Report privately via GitHub's private vulnerability reporting or by email to security@marcelopazzo.com.

Include:

  • Affected version(s)
  • Reproduction steps or proof of concept
  • Impact assessment (key recovery, signature forgery, denial of service, etc.)

You should receive an acknowledgement within 72 hours.
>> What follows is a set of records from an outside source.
==> src/dac_range_pkg.sv <==
// package: register map, range codes and carriers for the dac group range/clamp control
package dac_range_pkg;
    // register offsets
    localparam logic [7:0] DEV_CONFIG_ADDR = 8'h02;
    localparam logic [7:0] RANGE_LO_ADDR = 8'h1e;
    localparam logic [7:0] RANGE_HI_ADDR = 8'h1f;
    localparam logic [7:0] DATA_FIRST_ADDR = 8'h50;
    localparam logic [7:0] DATA_LAST_ADDR = 8'h6f;
    localparam logic [7:0] GEN_STATUS_ADDR = 8'h72;
    localparam logic [7:0] PDN_LO_ADDR = 8'hb2;
    localparam logic [7:0] PDN_HI_ADDR = 8'hb3;
    // geometry
    localparam int NUM_GROUPS = 4;
    localparam int CH_PER_GROUP = 4;
    localparam int NUM_CH = 16;
    localparam int CODE_W = 12;
    // reset values
    localparam logic [7:0] DEV_CONFIG_RST = 8'h00;
    localparam logic [7:0] PDN_RST = 8'h00;
    localparam logic [11:0] DATA_RST = 12'h000;
    // range codes, two bits per group; lo register holds groups a,b; hi holds c,d
    typedef enum logic [1:0] {
        RANGE_NEG10 = 2'b00,
        RANGE_NEG5 = 2'b01,
        RANGE_POS5 = 2'b10,
        RANGE_POS10 = 2'b11
    } range_e;
    // register port request
    typedef struct packed {
        logic wr;
        logic rd;
        logic [7:0] addr;
        logic [15:0] wdata;
    } reg_req_s;
    // per-group analog control
    typedef struct packed {
        logic clamp;
        range_e range;
    } group_ctl_s;
endpackage
--- config.mk ---
export PLATFORM = sky130hd
export DESIGN_NAME = lpm_link_manager
export DESIGN_NICKNAME = d
export VERILOG_FILES = /design/src/rtl/lpm_pkg.sv /design/src/rtl/lpm_link_manager.sv
export SDC_FILE = /design/constraint.sdc
export NUM_CORES = 1
export LEC_CHECK = 0
export ABC_AREA = 1
export BUFFER_PORTS_ARGS = -buffer_cell sky130_fd_sc_hd__buf_2
export CAP_MARGIN = 25
export CORE_UTILIZATION = 24
export DETAILED_ROUTE_END_ITERATION = 8
export PLACE_DENSITY = 0.45
export SYNTH_ARGS = -nofsm -noshare
export SYNTH_HDL_FRONTEND = slang
export SYNTH_SLANG_ARGS = --single-unit
--- constraint.sdc ---
create_clock -name clk_i -period 4.8 [get_ports clk_i]
set_input_delay 0.48 -clock clk_i [delete_from_list [all_inputs] [get_ports clk_i]]
set_output_delay 0.48 -clock clk_i [all_outputs]
set_load 0.01 [all_outputs]
==> config.mk <==
export PLATFORM = sky130hd
export DESIGN_NAME = bca_top
export DESIGN_NICKNAME = d
export VERILOG_FILES = /design/src/bca_pkg.sv /design/src/bca_byte_stat.sv /design/src/bca_top.sv
export SDC_FILE = /design/constraint.sdc
export NUM_CORES = 1
export LEC_CHECK = 0
export ABC_CLOCK_PERIOD_IN_PS = 2700
export CAP_MARGIN = 10
export CORE_ASPECT_RATIO = 1.2
export CORE_UTILIZATION = 45
export CTS_CLUSTER_SIZE = 16
export DETAILED_ROUTE_END_ITERATION = 7
export DONT_BUFFER_PORTS = 1
export GPL_TIMING_DRIVEN = 1
export SYNTH_ARGS = -nofsm -noshare
export SYNTH_HDL_FRONTEND = slang
export SYNTH_SLANG_ARGS = --single-unit
export TNS_END_PERCENT = 10
==> constraint.sdc <==
create_clock -name clk -period 2.7 [get_ports clk]
set_input_delay 0.135 -clock clk [delete_from_list [all_inputs] [get_ports clk]]
set_output_delay 0.135 -clock clk [all_outputs]
set_load 0.02 [all_outputs]
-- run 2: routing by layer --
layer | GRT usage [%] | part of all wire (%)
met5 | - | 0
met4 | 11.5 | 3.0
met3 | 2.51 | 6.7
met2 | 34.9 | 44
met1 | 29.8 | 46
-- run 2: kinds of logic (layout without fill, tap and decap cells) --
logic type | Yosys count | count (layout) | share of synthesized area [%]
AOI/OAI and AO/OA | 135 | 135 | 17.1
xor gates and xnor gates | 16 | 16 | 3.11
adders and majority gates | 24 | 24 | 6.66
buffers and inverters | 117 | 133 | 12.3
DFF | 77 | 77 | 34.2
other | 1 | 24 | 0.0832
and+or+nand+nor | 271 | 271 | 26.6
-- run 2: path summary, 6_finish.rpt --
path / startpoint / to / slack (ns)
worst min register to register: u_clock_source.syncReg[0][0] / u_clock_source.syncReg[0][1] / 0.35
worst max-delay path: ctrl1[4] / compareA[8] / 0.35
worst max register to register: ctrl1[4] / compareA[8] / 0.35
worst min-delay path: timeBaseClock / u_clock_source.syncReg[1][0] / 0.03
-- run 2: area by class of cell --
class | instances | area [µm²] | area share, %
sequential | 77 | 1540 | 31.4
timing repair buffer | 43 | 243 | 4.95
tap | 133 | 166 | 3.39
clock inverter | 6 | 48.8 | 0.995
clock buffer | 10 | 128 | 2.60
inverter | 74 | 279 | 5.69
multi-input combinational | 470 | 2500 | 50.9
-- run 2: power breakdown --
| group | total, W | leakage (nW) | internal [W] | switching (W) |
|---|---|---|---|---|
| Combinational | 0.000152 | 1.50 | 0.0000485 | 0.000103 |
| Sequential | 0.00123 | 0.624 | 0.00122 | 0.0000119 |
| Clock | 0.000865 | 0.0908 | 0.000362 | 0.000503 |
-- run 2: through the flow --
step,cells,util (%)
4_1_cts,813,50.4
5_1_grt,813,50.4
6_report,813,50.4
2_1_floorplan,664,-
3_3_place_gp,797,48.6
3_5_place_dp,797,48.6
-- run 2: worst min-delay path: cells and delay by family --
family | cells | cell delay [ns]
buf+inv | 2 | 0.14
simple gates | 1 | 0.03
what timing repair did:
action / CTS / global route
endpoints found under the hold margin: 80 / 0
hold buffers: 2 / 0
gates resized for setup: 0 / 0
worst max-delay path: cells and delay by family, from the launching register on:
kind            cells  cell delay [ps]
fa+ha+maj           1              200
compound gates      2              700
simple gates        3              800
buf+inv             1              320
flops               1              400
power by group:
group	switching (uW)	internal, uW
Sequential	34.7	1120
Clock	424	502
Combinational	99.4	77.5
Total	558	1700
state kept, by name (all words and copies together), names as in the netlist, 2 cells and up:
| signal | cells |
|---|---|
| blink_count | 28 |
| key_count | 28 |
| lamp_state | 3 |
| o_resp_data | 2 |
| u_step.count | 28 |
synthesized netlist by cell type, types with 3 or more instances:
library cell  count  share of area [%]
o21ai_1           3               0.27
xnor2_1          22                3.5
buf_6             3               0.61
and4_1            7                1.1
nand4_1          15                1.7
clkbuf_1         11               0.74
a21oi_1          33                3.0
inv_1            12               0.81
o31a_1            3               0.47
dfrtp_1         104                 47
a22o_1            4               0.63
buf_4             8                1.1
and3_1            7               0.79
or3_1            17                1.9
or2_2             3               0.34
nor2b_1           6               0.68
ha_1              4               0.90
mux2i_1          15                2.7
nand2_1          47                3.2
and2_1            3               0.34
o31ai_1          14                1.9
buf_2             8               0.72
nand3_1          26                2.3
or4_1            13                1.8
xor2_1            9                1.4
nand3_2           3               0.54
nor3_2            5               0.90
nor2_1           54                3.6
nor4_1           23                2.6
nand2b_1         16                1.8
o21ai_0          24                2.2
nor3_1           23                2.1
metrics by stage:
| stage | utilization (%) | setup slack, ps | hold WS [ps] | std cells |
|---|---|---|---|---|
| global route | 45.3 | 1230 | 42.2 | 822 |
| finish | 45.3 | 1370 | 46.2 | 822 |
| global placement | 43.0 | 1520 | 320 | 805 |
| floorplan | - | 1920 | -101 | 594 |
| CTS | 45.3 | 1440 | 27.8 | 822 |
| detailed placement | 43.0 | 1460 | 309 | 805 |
A fix or mitigation plan will follow within 14 days for high-severity issues.

Scope

In scope:

  • Signature forgery, key recovery, or authentication bypass in JWT::PQ::Key, JWT::PQ::HybridKey, or the JWT algorithm adapters
  • JWK/PEM parsers accepting malformed input in a way that leaks private key material or enables forgery
  • Memory safety issues in the FFI layer (e.g. out-of-bounds reads through user-controlled inputs)

Out of scope (report upstream):

  • Vulnerabilities in liboqs itself — report to the liboqs maintainers
  • Vulnerabilities in ruby-jwt, ed25519, or pqc_asn1 — report to those projects

Upstream liboqs advisories

jwt-pq bundles a pinned version of liboqs (see LIBOQS_VERSION in ext/jwt/pq/extconf.rb, currently 0.15.0, integrity-checked against a SHA-256 of the source tarball).

When liboqs publishes a security advisory affecting an algorithm we ship:

  1. A patch release of jwt-pq will bump LIBOQS_VERSION to the fixed upstream version.
  2. The release will be cut within 7 days of the liboqs advisory for high-severity issues, 30 days for medium/low.
  3. The changelog entry and GitHub Release notes will link to the upstream advisory.

Users running with --use-system-libraries are responsible for upgrading the system liboqs themselves.

Cryptographic notes

  • ML-DSA operations (keygen, sign, verify) are delegated to liboqs in C. jwt-pq does not reimplement the algorithm.
  • Private key material is wiped via #destroy! on JWT::PQ::Key / JWT::PQ::HybridKey, and during PEM import via PqcAsn1::SecureBuffer.
  • jwt-pq does not perform manual constant-time comparisons on signatures or MACs — signature verification returns a boolean from liboqs, and there are no equality checks on key/signature bytes in the Ruby layer.
  • Randomness for keygen and signing is sourced from liboqs' internal RNG (which uses the system CSPRNG).